令和3年の元日、天皇陛下はビデオメッセージを寄せられました。
皇后さまと共にカメラを見つめ、国民に向けて語り掛けられた初めてのビデオメッセージは6分45秒。そこにはどのような思いが込められているのでしょうか。
ビデオメッセージ公表の経緯
新年一般参賀に代わる新年の挨拶として新型コロナウイルスの感染拡大が続く中、例年1月2日に行われる「新年一般参賀」の実施は見送られました。
何万人もの人たちが皇居を訪れ、密な状況が避けられないためです。
この記事の画像(7枚)改めて去年の新年一般参賀の映像を見返してみると、以前は当たり前だった二重橋や宮殿前の東庭に人々が密集する光景は、3密を避けて生活するコロナ禍では「遠い昔」のようにすら感じました。
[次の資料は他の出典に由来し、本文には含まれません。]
===== src/rtl/emt_pkg.sv =====
package emt_pkg;

  localparam int unsigned DAYS_W = 16;
  localparam int unsigned TOD_W  = 17;
  localparam int unsigned SECS_W = 33;
  localparam int unsigned DVD_W  = 64;
  localparam int unsigned DVS_W  = 16;

  localparam int unsigned MUL_STEPS = 20;
  localparam logic [MUL_STEPS-1:0] US_PER_S   = MUL_STEPS'(1000000);
  localparam logic [DVS_W-1:0]     MS_DIVISOR = DVS_W'(1000);
  localparam logic [TOD_W-1:0]     S_PER_DAY  = TOD_W'(86400);
  localparam logic [TOD_W-1:0]     S_PER_HOUR = TOD_W'(3600);
  localparam logic [TOD_W-1:0]     S_PER_MIN  = TOD_W'(60);

  typedef enum logic [2:0] {
    OP_TICK    = 3'd0,
    OP_SYNC    = 3'd1,
    OP_SET     = 3'd2,
    OP_READ_US = 3'd3,
    OP_READ_MS = 3'd4,
    OP_CONVERT = 3'd5
  } op_t;

  function automatic logic [8:0] month_start_day(input logic [3:0] idx);
    logic [8:0] d;
    case (idx)
      4'd0:    d = 9'd0;
      4'd1:    d = 9'd31;
      4'd2:    d = 9'd59;
      4'd3:    d = 9'd90;
      4'd4:    d = 9'd120;
      4'd5:    d = 9'd151;
      4'd6:    d = 9'd181;
      4'd7:    d = 9'd212;
      4'd8:    d = 9'd243;
      4'd9:    d = 9'd273;
      4'd10:   d = 9'd304;
      4'd11:   d = 9'd334;
      default: d = 9'd0;
    endcase
    return d;
  endfunction

endpackage


===== src/rtl/emt_date.sv =====
module emt_date
  import emt_pkg::*;
(
  input  logic              clk,
  input  logic              rst,
  input  logic              start,
  input  logic [6:0]        year_in_century,
  input  logic [3:0]        month,
  input  logic [4:0]        day_of_month,
  input  logic [4:0]        hours,
  input  logic [5:0]        minutes,
  input  logic [5:0]        seconds,
  output logic              done,
  output logic [SECS_W-1:0] secs
);

  logic [3:0]        mon_c;
  logic [3:0]        mon_idx;
  logic              leap_adj;
  logic [10:0]       prev_year;
  logic [8:0]        quarter;
  logic [5:0]        leaps;
  logic [7:0]        years_since;
  logic [DAYS_W-1:0] year_days;
  logic [DAYS_W-1:0] days_next;
  logic [TOD_W-1:0]  tod_next;

  logic              stage1;
  logic [DAYS_W-1:0] days;
  logic [TOD_W-1:0]  tod;

  always_comb begin
    if (month == 4'd0) begin
      mon_c = 4'd1;
    end else if (month > 4'd12) begin
      mon_c = 4'd12;
    end else begin
      mon_c = month;
    end
    mon_idx     = mon_c - 4'd1;
    leap_adj    = (year_in_century[1:0] == 2'd0) && (year_in_century != 7'd100) &&
                  (mon_c > 4'd2);
    prev_year   = 11'd1999 + {4'd0, year_in_century};
    quarter     = prev_year[10:2];
    leaps       = 6'(quarter - 9'd492 - {8'd0, (year_in_century > 7'd100)});
    years_since = 8'd30 + {1'b0, year_in_century};
    year_days   = {8'd0, years_since} * 16'd365;
    days_next   = year_days + {10'd0, leaps} + {7'd0, month_start_day(mon_idx)} +
                  {11'd0, day_of_month} - 16'd1 + {15'd0, leap_adj};
    tod_next    = {12'd0, hours} * S_PER_HOUR + {11'd0, minutes} * S_PER_MIN +
                  {11'd0, seconds};
  end

  always_ff @(posedge clk) begin
    if (rst) begin
      stage1 <= 1'b0;
      done   <= 1'b0;
    end else begin
      stage1 <= start;
      done   <= stage1;
    end
  end

  always_ff @(posedge clk) begin
    if (start) begin
      days <= days_next;
      tod  <= tod_next;
    end
    if (stage1) begin
      secs <= {17'd0, days} * {16'd0, S_PER_DAY} + {16'd0, tod};
    end
  end

endmodule
==> config.mk <==
export PLATFORM = sky130hd
export DESIGN_NAME = ahc_capture
export DESIGN_NICKNAME = d
export VERILOG_FILES = /design/src/rtl/ahc_pkg.sv /design/src/rtl/ahc_capture.sv
export SDC_FILE = /design/constraint.sdc
export NUM_CORES = 1
export LEC_CHECK = 0
export ABC_AREA = 1
export ABC_CLOCK_PERIOD_IN_PS = 19900
export BUFFER_PORTS_ARGS = -buffer_cell sky130_fd_sc_hd__buf_2
export CAP_MARGIN = 20
export CORE_ASPECT_RATIO = 1.75
export CORE_MARGIN = 2
export CORE_UTILIZATION = 60
export CTS_CLUSTER_SIZE = 16
export DETAILED_ROUTE_END_ITERATION = 10
export GPL_TIMING_DRIVEN = 0
export PLACE_DENSITY = 0.82
export SETUP_SLACK_MARGIN = 0.5
export SLEW_MARGIN = 0
export SYNTH_ARGS = -nofsm -noshare
export SYNTH_HDL_FRONTEND = slang
export SYNTH_SLANG_ARGS = --single-unit
==> constraint.sdc <==
create_clock -name clk -period 19.9 [get_ports clk]
set_clock_uncertainty 0.15 [all_clocks]
set_input_delay 0.995 -clock clk [delete_from_list [all_inputs] [get_ports clk]]
set_output_delay 0.995 -clock clk [all_outputs]
set_load 0.1 [all_outputs]
`src/rtl/alt_pkg.sv`:
```
// Shared types, field widths, mode and register codes for the adaptive light trigger.
// No dependencies; every other file refers to this package by scoped names.
package alt_pkg;

	localparam int SAMPLE_W    = 10;
	localparam int TIME_W      = 32;
	localparam int CC_W        = 7;
	localparam int MODE_W      = 2;
	localparam int HOLD_W      = 16;
	localparam int CFG_IDX_W   = 2;
	localparam int CFG_DATA_W  = 16;
	localparam int ENV_W       = 12;
	localparam int CMP_W       = 17;
	localparam int WINDOW_DEF  = 8;
	localparam int QUEUE_DEPTH = 4;

	localparam int SAMPLE_MAX     = 1023;
	localparam int ENV_SHRINK_GAP = 15;
	localparam int ENV_STEP       = 5;
	localparam int LINEAR_ON_MIN  = 5;
	localparam int CC_MAX         = 127;
	localparam int HYST_NUM       = 11;
	localparam int HYST_DEN       = 5;
	localparam int HOLDOFF_DEF    = 350;

	localparam logic [MODE_W-1:0] MODE_TRIGGER = 2'd0;
	localparam logic [MODE_W-1:0] MODE_TOGGLE  = 2'd1;
	localparam logic [MODE_W-1:0] MODE_LINEAR  = 2'd2;

	localparam logic [CFG_IDX_W-1:0] CFG_MODE      = 2'd0;
	localparam logic [CFG_IDX_W-1:0] CFG_CC_NUMBER = 2'd1;
	localparam logic [CFG_IDX_W-1:0] CFG_HOLDOFF   = 2'd2;

	typedef struct packed {
		logic [SAMPLE_W-1:0] sample;
		logic [TIME_W-1:0]   now_ms;
	} in_word_t;

	typedef struct packed {
		logic                send_cc;
		logic [CC_W-1:0]     cc_number;
		logic [CC_W-1:0]     cc_value;
		logic                led_on;
		logic                channel_active;
		logic [SAMPLE_W-1:0] level;
	} out_word_t;

	typedef struct packed {
		logic [TIME_W-1:0]   now_ms;
		logic [SAMPLE_W-1:0] level;
		logic                near_top;
		logic                near_floor;
	} class_t;

	typedef struct packed {
		logic [MODE_W-1:0] mode;
		logic [CC_W-1:0]   cc_number;
		logic [HOLD_W-1:0] holdoff_ms;
	} cfg_t;

endpackage

```
`src/rtl/adaptive_light_trigger.sv`:
```
// Adaptive light trigger top level: configuration registers, front pipeline,
// word queue and trigger back end. Uses alt_pkg, alt_front, alt_queue, alt_back.
//
// Takes one light sample word per clock while sample_ready is high and returns one
// result word per sample, in order. A sample enters a four-stage front pipeline
// (window sum, average by reciprocal multiply, envelope update, threshold compare),
// passes a four-word queue and is resolved in the back end, whose state update on
// channel, LED and hold-off time sets the rate: one word per cycle when nothing
// stalls. The result passes the front stages, a queue entry and the back end's result
// register. The window store has one valid bit per entry, so no clearing pass runs
// after reset. Configuration writes take effect at once and are meant for idle time.
module adaptive_light_trigger #(
	parameter int WINDOW = alt_pkg::WINDOW_DEF
) (
	input  logic                             clk,
	input  logic                             arst_n,
	input  logic                             sample_valid,
	output logic                             sample_ready,
	input  alt_pkg::in_word_t                sample_word,
	output logic                             result_valid,
	input  logic                             result_ready,
	output alt_pkg::out_word_t               result_word,
	input  logic                             cfg_we,
	input  logic [alt_pkg::CFG_IDX_W-1:0]    cfg_index,
	input  logic [alt_pkg::CFG_DATA_W-1:0]   cfg_data
);

	alt_pkg::cfg_t   cfg_q;
	logic            fq_valid, fq_ready;
	alt_pkg::class_t fq_word;
	logic            qb_valid, qb_ready;
	alt_pkg::class_t qb_word;

	always_ff @(posedge clk or negedge arst_n) begin
		if (!arst_n) begin
			cfg_q.mode       <= alt_pkg::MODE_TRIGGER;
			cfg_q.cc_number  <= '0;
			cfg_q.holdoff_ms <= alt_pkg::HOLD_W'(alt_pkg::HOLDOFF_DEF);
		end else if (cfg_we) begin
			unique case (cfg_index)
				alt_pkg::CFG_MODE: begin
					cfg_q.mode <= cfg_data[alt_pkg::MODE_W-1:0];
				end
				alt_pkg::CFG_CC_NUMBER: begin
					cfg_q.cc_number <= cfg_data[alt_pkg::CC_W-1:0];
				end
				alt_pkg::CFG_HOLDOFF: begin
					cfg_q.holdoff_ms <= cfg_data[alt_pkg::HOLD_W-1:0];
				end
				default: begin
					cfg_q <= cfg_q;
				end
			endcase
		end
	end

	alt_front #(
		.WINDOW(WINDOW)
	) u_front (
		.clk         (clk),
		.arst_n      (arst_n),
		.sample_valid(sample_valid),
		.sample_ready(sample_ready),
		.sample_word (sample_word),
		.cls_valid   (fq_valid),
		.cls_ready   (fq_ready),
		.cls_word    (fq_word)
	);

	alt_queue u_queue (
		.clk      (clk),
		.arst_n   (arst_n),
		.in_valid (fq_valid),
		.in_ready (fq_ready),
		.in_word  (fq_word),
		.out_valid(qb_valid),
		.out_ready(qb_ready),
		.out_word (qb_word)
	);

	alt_back u_back (
		.clk         (clk),
		.arst_n      (arst_n),
		.cfg         (cfg_q),
		.cls_valid   (qb_valid),
		.cls_ready   (qb_ready),
		.cls_word    (qb_word),
		.result_valid(result_valid),
		.result_ready(result_ready),
		.result_word (result_word)
	);

endmodule

```
`src/rtl/alt_front.sv`:
```
// Front pipeline: sample window and running sum, average by reciprocal multiply,
// envelope tracking and near-top / near-floor classification. Uses alt_pkg.
module alt_front #(
	parameter int WINDOW = alt_pkg::WINDOW_DEF
) (
	input  logic              clk,
	input  logic              arst_n,
	input  logic              sample_valid,
	output logic              sample_ready,
	input  alt_pkg::in_word_t sample_word,
	output logic              cls_valid,
	input  logic              cls_ready,
	output alt_pkg::class_t   cls_word
);

	localparam int SLOT_W  = (WINDOW > 1) ? $clog2(WINDOW) : 1;
	localparam int SUM_W   = $clog2(alt_pkg::SAMPLE_MAX * WINDOW + 1);
	localparam int LOG_W   = $clog2(WINDOW);
	localparam int SH      = SUM_W + LOG_W;
	localparam int RECIP_W = SUM_W + 1;
	localparam int PROD_W  = SUM_W + RECIP_W;
	localparam longint unsigned RECIP = (longint'(1) << SH) / WINDOW + 1;
	localparam int SW = alt_pkg::SAMPLE_W;
	localparam int EW = alt_pkg::ENV_W;
	localparam int CW = alt_pkg::CMP_W;

	logic                   adv;
	logic                   acc;
	logic [SLOT_W-1:0]      slot_q;
	logic [SLOT_W-1:0]      slot_nxt;
	logic [WINDOW-1:0]      vld_q;
	logic [SW-1:0]          win_mem [WINDOW];
	logic [SW-1:0]          rd_q;
	logic [SW-1:0]          last_q;
	logic                   hit_q;
	logic                   same_q;
	logic [SW-1:0]          old_smp;
	logic [SUM_W-1:0]       sum_q;
	logic [RECIP_W-1:0]     recip;
	logic [PROD_W-1:0]      prod;
	logic                   v_s1, v_s2, v_s3, v_s4;
	logic [alt_pkg::TIME_W-1:0] now_s1, now_s2, now_s3;
	logic [SW-1:0]          avg_s2, avg_s3;
	logic signed [EW-1:0]   top_q, floor_q;
	logic signed [EW-1:0]   avg_env, top_a, floor_a, top_b, floor_b;
	logic                   shrink;
	logic signed [EW:0]     dist_top, dist_floor, span_raw;
	logic signed [CW-1:0]   span_abs, lhs_top, lhs_floor, rhs;
	logic                   near_top, near_floor;
	alt_pkg::class_t        class_s4;

	assign adv          = !v_s4 || cls_ready;
	assign sample_ready = adv;
	assign acc          = sample_valid && adv;
	assign cls_valid    = v_s4;
	assign cls_word     = class_s4;

	assign slot_nxt = (slot_q == SLOT_W'(WINDOW - 1)) ? '0 : slot_q + 1'b1;
	assign old_smp  = same_q ? last_q : (hit_q ? rd_q : '0);
	assign recip    = RECIP_W'(RECIP);
	assign prod     = PROD_W'(sum_q) * PROD_W'(recip);

	always_ff @(posedge clk) begin
		if (acc) begin
			win_mem[slot_q] <= sample_word.sample;
			rd_q            <= win_mem[slot_nxt];
			last_q          <= sample_word.sample;
		end
	end

	always_ff @(posedge clk or negedge arst_n) begin
		if (!arst_n) begin
			slot_q <= '0;
			vld_q  <= '0;
			hit_q  <= 1'b0;
			same_q <= 1'b0;
			sum_q  <= '0;
		end else if (acc) begin
			slot_q        <= slot_nxt;
			vld_q[slot_q] <= 1'b1;
			hit_q         <= vld_q[slot_nxt] && (slot_nxt != slot_q);
			same_q        <= (slot_nxt == slot_q);
			sum_q         <= sum_q - SUM_W'(old_smp) + SUM_W'(sample_word.sample);
		end
	end

	always_comb begin
		avg_env = signed'(EW'(avg_s2));
		shrink  = (floor_q + EW'(alt_pkg::ENV_SHRINK_GAP)) <= top_q;
		top_a   = shrink ? top_q - EW'(alt_pkg::ENV_STEP) : top_q;
		floor_a = shrink ? floor_q + EW'(alt_pkg::ENV_STEP) : floor_q;
		top_b   = (avg_env > top_a) ? top_a + EW'(alt_pkg::ENV_STEP) : top_a;
		floor_b = (avg_env < floor_a) ? floor_a - EW'(alt_pkg::ENV_STEP) : floor_a;
	end

	always_ff @(posedge clk or negedge arst_n) begin
		if (!arst_n) begin
			top_q   <= EW'(alt_pkg::SAMPLE_MAX);
			floor_q <= '0;
		end else if (adv && v_s2) begin
			top_q   <= top_b;
			floor_q <= floor_b;
		end
	end

	always_comb begin
		dist_top   = (EW + 1)'(top_q) - signed'((EW + 1)'(avg_s3));
		dist_floor = signed'((EW + 1)'(avg_s3)) - (EW + 1)'(floor_q);
		span_raw   = (EW + 1)'(top_q) - (EW + 1)'(floor_q);
		span_abs   = (span_raw < 0) ? -CW'(span_raw) : CW'(span_raw);
		lhs_top    = CW'(dist_top) * CW'(alt_pkg::HYST_NUM);
		lhs_floor  = CW'(dist_floor) * CW'(alt_pkg::HYST_NUM);
		rhs        = span_abs * CW'(alt_pkg::HYST_DEN);
		near_top   = lhs_top < rhs;
		near_floor = lhs_floor < rhs;
	end

	always_ff @(posedge clk or negedge arst_n) begin
		if (!arst_n) begin
			v_s1 <= 1'b0;
			v_s2 <= 1'b0;
			v_s3 <= 1'b0;
			v_s4 <= 1'b0;
		end else if (adv) begin
			v_s1 <= acc;
			v_s2 <= v_s1;
			v_s3 <= v_s2;
			v_s4 <= v_s3;
		end
	end

	always_ff @(posedge clk) begin
		if (adv) begin
			now_s1   <= sample_word.now_ms;
			now_s2   <= now_s1;
			avg_s2   <= prod[SH +: SW];
			now_s3   <= now_s2;
			avg_s3   <= avg_s2;
			class_s4 <= '{now_ms: now_s3, level: avg_s3,
				near_top: near_top, near_floor: near_floor};
		end
	end

endmodule

```
`src/rtl/alt_queue.sv`:
```
// Short word queue between the front pipeline and the trigger back end.
// Uses alt_pkg for the classified word type and depth.
module alt_queue (
	input  logic            clk,
	input  logic            arst_n,
	input  logic            in_valid,
	output logic            in_ready,
	input  alt_pkg::class_t in_word,
	output logic            out_valid,
	input  logic            out_ready,
	output alt_pkg::class_t out_word
);

	localparam int DEPTH = alt_pkg::QUEUE_DEPTH;
	localparam int PTR_W = $clog2(DEPTH);
	localparam int CNT_W = $clog2(DEPTH + 1);

	alt_pkg::class_t  ent_q [DEPTH];
	logic [PTR_W-1:0] wr_q, rd_q;
	logic [CNT_W-1:0] cnt_q;
	logic             push, pop;

	assign in_ready  = cnt_q != CNT_W'(DEPTH);
	assign out_valid = cnt_q != '0;
	assign out_word  = ent_q[rd_q];
	assign push      = in_valid && in_ready;
	assign pop       = out_valid && out_ready;

	always_ff @(posedge clk) begin
		if (push) begin
			ent_q[wr_q] <= in_word;
		end
	end

	always_ff @(posedge clk or negedge arst_n) begin
		if (!arst_n) begin
			wr_q  <= '0;
			rd_q  <= '0;
			cnt_q <= '0;
		end else begin
			if (push) begin
				wr_q <= (wr_q == PTR_W'(DEPTH - 1)) ? '0 : wr_q + 1'b1;
			end
			if (pop) begin
				rd_q <= (rd_q == PTR_W'(DEPTH - 1)) ? '0 : rd_q + 1'b1;
			end
			unique case ({push, pop})
				2'b10: begin
					cnt_q <= cnt_q + 1'b1;
				end
				2'b01: begin
					cnt_q <= cnt_q - 1'b1;
				end
				default: begin
					cnt_q <= cnt_q;
				end
			endcase
		end
	end

`ifndef ASSERT_OFF
	a_cnt_bound: assert property (@(posedge clk) disable iff (!arst_n)
		cnt_q <= CNT_W'(DEPTH))
		else $error("queue count beyond depth");
	a_cnt_grow: assert property (@(posedge clk) disable iff (!arst_n)
		push && !pop |=> cnt_q == $past(cnt_q) + 1'b1)
		else $error("queue count did not follow push");
`endif

endmodule

```
`src/rtl/alt_back.sv`:
```
// Trigger back end: up/down decision per mode, hold-off timing, channel and LED
// state, result register. Uses alt_pkg.
module alt_back (
	input  logic               clk,
	input  logic               arst_n,
	input  alt_pkg::cfg_t      cfg,
	input  logic               cls_valid,
	output logic               cls_ready,
	input  alt_pkg::class_t    cls_word,
	output logic               result_valid,
	input  logic               result_ready,
	output alt_pkg::out_word_t result_word
);

	localparam int CC = alt_pkg::CC_W;
	localparam int SW = alt_pkg::SAMPLE_W;
	localparam int TW = alt_pkg::TIME_W;

	logic               pop;
	logic               linear, toggle, trig;
	logic [TW-1:0]      elapsed;
	logic               held_off;
	logic [CC-1:0]      lin_val, up_val, value;
	logic               up, down, send;
	logic               active_q, active_n;
	logic               led_q, led_n;
	logic [CC-1:0]      last_sent_q, last_sent_n;
	logic [TW-1:0]      last_up_q, last_up_n;
	logic               res_valid_q;
	alt_pkg::out_word_t res_q;

	assign cls_ready    = !res_valid_q || result_ready;
	assign pop          = cls_valid && cls_ready;
	assign result_valid = res_valid_q;
	assign result_word  = res_q;

	always_comb begin
		linear   = cfg.mode == alt_pkg::MODE_LINEAR;
		toggle   = cfg.mode == alt_pkg::MODE_TOGGLE;
		trig     = !linear && !toggle;
		elapsed  = cls_word.now_ms - last_up_q;
		held_off = elapsed >= TW'(cfg.holdoff_ms);
		lin_val  = (cls_word.level > SW'(alt_pkg::CC_MAX)) ? CC'(alt_pkg::CC_MAX)
			: cls_word.level[CC-1:0];
		priority if (toggle) begin
			up_val = (last_sent_q != '0) ? '0 : CC'(alt_pkg::CC_MAX);
		end else if (linear) begin
			up_val = lin_val;
		end else begin
			up_val = CC'(alt_pkg::CC_MAX);
		end
		up = linear ? (cls_word.level > SW'(alt_pkg::LINEAR_ON_MIN))
			: (!active_q && cls_word.near_top && held_off);
		down = !up && (linear || (active_q && cls_word.near_floor));

		send        = 1'b0;
		value       = '0;
		active_n    = active_q;
		led_n       = led_q;
		last_sent_n = last_sent_q;
		last_up_n   = last_up_q;
		if (up) begin
			active_n    = 1'b1;
			last_up_n   = cls_word.now_ms;
			send        = !linear || (up_val != '0);
			value       = send ? up_val : '0;
			led_n       = toggle ? (up_val != '0) : 1'b1;
			last_sent_n = up_val;
		end else if (down) begin
			active_n = 1'b0;
			if (!toggle) begin
				led_n = 1'b0;
			end
			send = trig;
		end
	end

	always_ff @(posedge clk or negedge arst_n) begin
		if (!arst_n) begin
			active_q    <= 1'b0;
			led_q       <= 1'b0;
			last_sent_q <= '0;
			last_up_q   <= '0;
			res_valid_q <= 1'b0;
		end else begin
			if (pop) begin
				active_q    <= active_n;
				led_q       <= led_n;
				last_sent_q <= last_sent_n;
				last_up_q   <= last_up_n;
				res_valid_q <= 1'b1;
			end else if (result_ready) begin
				res_valid_q <= 1'b0;
			end
		end
	end

	always_ff @(posedge clk) begin
		if (pop) begin
			res_q <= '{send_cc: send, cc_number: cfg.cc_number, cc_value: value,
				led_on: led_n, channel_active: active_n, level: cls_word.level};
		end
	end

`ifndef ASSERT_OFF
	a_nonzero_is_up: assert property (@(posedge clk) disable iff (!arst_n)
		res_valid_q && res_q.send_cc && res_q.cc_value != '0 |-> res_q.channel_active)
		else $error("nonzero value sent while channel inactive");
	a_linear_state: assert property (@(posedge clk) disable iff (!arst_n)
		pop && linear |=>
		res_q.channel_active == (res_q.level > SW'(alt_pkg::LINEAR_ON_MIN)))
		else $error("linear mode channel state does not follow level");
`endif

endmodule
```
去年2月23日、令和初の天皇誕生日も一般参賀は中止に。
陛下にとって、一般参賀は集まった大勢の人たちに直接語り掛け、その様子をテレビの報道などを通じてさらに多くの人の元に届けることができる貴重な機会です。
一般参賀が1年にわたり実施出来ない中で、それに代わる形で新年の挨拶をし、国民に語り掛けたいと考えられた、というのが、今回初めてビデオメッセージを寄せられた大きな理由です。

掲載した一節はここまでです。